### [WORK TASK]
Every line in the data below from the one containing "- CTS Sinks: 74" down to the one containing "- Global route overflow: 0", both included, must be retyped exactly; no other line is to appear.

### [DATASET]

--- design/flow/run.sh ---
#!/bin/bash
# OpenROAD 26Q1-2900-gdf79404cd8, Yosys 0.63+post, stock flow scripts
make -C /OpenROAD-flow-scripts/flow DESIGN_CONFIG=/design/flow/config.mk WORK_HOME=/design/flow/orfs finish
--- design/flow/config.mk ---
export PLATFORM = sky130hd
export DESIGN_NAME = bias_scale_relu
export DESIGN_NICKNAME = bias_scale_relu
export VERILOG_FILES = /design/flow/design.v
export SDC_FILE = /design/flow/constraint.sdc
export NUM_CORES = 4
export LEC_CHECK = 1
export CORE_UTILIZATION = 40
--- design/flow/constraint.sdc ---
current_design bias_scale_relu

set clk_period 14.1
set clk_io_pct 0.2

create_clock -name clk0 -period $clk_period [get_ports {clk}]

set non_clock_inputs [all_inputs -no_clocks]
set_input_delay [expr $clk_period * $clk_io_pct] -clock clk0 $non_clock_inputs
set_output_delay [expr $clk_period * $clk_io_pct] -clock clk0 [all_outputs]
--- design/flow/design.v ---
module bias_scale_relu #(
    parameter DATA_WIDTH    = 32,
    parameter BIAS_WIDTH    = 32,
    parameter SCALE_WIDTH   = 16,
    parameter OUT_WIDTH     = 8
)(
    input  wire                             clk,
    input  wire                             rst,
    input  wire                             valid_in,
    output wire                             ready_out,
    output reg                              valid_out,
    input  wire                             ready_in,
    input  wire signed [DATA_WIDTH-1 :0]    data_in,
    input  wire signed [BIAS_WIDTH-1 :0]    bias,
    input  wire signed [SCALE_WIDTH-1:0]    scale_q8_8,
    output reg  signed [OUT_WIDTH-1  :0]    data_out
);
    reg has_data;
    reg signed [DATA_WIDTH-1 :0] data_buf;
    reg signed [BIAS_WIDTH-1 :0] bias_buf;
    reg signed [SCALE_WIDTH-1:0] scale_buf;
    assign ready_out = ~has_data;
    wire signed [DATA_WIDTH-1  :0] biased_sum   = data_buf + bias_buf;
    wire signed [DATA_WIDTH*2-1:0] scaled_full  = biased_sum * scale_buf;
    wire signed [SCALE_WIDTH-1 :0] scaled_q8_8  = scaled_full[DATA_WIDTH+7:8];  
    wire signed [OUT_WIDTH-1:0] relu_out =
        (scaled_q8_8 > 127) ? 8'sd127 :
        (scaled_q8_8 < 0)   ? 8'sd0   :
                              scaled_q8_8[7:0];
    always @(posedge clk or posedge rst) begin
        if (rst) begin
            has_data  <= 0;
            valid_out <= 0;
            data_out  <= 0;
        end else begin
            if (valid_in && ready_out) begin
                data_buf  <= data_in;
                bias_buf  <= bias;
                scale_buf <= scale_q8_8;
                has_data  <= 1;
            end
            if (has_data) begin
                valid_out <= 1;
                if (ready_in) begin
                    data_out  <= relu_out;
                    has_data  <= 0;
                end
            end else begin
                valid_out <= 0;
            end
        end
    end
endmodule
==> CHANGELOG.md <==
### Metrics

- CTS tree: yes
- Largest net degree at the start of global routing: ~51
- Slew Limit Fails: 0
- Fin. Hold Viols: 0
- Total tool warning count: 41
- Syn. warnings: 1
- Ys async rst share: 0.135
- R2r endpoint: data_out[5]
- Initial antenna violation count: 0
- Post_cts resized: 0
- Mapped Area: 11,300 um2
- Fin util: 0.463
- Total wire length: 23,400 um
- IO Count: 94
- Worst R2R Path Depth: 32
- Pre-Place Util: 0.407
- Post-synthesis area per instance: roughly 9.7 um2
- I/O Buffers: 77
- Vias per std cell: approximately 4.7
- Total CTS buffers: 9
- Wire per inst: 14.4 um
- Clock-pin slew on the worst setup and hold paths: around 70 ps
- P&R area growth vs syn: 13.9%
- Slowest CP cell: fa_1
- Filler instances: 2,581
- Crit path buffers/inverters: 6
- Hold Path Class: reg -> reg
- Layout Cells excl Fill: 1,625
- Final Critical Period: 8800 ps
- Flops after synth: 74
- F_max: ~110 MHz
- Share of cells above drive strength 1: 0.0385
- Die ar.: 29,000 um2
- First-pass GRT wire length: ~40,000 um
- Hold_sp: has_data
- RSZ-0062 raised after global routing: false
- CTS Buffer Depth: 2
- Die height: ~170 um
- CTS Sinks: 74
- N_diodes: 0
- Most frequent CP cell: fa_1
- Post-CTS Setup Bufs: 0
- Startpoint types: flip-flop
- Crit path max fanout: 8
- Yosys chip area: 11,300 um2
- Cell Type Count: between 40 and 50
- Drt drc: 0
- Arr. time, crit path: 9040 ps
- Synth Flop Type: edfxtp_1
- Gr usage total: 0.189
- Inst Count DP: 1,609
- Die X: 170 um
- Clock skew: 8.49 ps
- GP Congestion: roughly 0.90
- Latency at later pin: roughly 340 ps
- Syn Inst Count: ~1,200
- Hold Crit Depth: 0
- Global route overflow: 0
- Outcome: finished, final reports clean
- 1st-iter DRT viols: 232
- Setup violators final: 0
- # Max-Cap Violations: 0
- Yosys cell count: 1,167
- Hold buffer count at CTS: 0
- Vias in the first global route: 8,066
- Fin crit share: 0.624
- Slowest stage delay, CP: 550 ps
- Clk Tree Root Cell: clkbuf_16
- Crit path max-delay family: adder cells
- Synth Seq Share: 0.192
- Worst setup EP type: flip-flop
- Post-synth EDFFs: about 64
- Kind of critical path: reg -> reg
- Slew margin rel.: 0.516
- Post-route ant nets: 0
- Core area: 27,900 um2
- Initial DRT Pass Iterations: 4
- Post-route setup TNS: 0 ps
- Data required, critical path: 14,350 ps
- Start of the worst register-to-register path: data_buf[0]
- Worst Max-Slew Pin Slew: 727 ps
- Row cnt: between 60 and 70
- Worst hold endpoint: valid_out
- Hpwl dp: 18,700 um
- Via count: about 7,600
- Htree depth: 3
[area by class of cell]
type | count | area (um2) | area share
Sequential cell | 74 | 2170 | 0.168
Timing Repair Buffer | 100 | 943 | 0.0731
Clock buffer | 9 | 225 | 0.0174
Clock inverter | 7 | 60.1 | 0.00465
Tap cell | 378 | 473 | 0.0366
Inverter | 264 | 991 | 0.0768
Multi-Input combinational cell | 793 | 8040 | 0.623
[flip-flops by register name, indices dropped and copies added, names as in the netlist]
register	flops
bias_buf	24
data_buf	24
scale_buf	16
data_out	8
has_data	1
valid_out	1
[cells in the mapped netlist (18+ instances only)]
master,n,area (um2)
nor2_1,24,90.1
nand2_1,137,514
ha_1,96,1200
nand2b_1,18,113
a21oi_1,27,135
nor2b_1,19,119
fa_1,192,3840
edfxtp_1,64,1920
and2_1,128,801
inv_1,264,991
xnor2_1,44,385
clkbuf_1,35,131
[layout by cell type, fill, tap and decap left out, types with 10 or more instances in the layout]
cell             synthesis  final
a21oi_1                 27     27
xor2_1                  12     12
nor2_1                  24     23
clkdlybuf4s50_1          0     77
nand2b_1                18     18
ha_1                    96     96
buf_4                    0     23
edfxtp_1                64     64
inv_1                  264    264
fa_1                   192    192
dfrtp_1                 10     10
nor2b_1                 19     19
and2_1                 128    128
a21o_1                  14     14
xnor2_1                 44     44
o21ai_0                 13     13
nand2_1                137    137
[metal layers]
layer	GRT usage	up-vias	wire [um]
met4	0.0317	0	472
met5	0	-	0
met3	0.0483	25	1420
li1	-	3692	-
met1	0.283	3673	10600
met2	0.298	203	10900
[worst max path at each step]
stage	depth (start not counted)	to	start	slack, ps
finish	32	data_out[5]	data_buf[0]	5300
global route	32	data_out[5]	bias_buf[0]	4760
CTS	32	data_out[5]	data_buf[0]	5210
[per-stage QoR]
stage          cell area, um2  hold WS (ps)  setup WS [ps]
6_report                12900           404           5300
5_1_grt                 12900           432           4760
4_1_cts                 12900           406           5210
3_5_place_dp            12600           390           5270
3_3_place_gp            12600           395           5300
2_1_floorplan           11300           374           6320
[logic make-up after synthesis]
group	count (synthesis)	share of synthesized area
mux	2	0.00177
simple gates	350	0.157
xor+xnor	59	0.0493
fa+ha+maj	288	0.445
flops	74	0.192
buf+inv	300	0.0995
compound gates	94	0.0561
...
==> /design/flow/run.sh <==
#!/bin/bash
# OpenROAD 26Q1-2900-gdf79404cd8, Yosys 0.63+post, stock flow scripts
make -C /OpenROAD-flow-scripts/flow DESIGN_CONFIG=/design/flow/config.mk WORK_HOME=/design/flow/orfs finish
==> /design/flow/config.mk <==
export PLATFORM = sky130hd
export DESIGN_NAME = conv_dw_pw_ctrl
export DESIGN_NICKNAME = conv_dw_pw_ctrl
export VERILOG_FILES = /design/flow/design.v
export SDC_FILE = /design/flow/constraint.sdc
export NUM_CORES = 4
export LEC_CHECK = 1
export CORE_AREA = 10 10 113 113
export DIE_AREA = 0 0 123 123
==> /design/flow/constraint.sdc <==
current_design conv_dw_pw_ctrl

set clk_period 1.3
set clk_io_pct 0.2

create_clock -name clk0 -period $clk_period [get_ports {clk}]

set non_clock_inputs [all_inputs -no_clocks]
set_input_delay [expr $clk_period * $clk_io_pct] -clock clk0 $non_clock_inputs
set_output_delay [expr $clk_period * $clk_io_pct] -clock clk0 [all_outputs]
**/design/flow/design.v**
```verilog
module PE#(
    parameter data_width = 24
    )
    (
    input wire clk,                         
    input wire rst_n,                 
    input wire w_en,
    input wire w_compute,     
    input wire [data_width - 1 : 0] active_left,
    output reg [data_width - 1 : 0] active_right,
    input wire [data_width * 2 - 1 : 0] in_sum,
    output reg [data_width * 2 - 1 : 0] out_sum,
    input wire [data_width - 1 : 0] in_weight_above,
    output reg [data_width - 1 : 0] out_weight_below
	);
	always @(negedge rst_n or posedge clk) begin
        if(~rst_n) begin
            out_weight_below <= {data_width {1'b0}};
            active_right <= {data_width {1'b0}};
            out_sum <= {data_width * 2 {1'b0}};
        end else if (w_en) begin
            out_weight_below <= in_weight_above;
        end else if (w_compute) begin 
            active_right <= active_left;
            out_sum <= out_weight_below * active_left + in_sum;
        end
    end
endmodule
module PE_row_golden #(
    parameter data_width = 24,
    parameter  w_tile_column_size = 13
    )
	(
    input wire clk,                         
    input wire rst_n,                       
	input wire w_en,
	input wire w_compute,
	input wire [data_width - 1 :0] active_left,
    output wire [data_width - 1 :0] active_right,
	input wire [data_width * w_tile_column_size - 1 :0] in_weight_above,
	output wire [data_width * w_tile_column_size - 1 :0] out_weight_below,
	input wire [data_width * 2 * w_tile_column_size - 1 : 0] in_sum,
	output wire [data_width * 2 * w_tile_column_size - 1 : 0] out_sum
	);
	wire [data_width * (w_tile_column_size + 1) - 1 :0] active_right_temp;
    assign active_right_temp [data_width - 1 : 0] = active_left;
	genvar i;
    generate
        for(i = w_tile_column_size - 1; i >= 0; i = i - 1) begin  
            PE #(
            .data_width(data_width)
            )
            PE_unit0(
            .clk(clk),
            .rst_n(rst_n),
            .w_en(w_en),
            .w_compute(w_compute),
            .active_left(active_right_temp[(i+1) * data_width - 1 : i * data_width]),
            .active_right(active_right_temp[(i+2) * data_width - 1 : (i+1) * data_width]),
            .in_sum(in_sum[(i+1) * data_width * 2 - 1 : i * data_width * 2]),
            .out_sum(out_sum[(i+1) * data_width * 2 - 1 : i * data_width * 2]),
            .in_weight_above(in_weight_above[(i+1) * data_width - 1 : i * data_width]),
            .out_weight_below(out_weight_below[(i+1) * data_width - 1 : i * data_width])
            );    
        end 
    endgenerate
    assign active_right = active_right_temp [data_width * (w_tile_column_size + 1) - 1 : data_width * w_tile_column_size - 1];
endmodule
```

### [RESULT OF THIS TASK]
- CTS Sinks: 74
- N_diodes: 0
- Most frequent CP cell: fa_1
- Post-CTS Setup Bufs: 0
- Startpoint types: flip-flop
- Crit path max fanout: 8
- Yosys chip area: 11,300 um2
- Cell Type Count: between 40 and 50
- Drt drc: 0
- Arr. time, crit path: 9040 ps
- Synth Flop Type: edfxtp_1
- Gr usage total: 0.189
- Inst Count DP: 1,609
- Die X: 170 um
- Clock skew: 8.49 ps
- GP Congestion: roughly 0.90
- Latency at later pin: roughly 340 ps
- Syn Inst Count: ~1,200
- Hold Crit Depth: 0
- Global route overflow: 0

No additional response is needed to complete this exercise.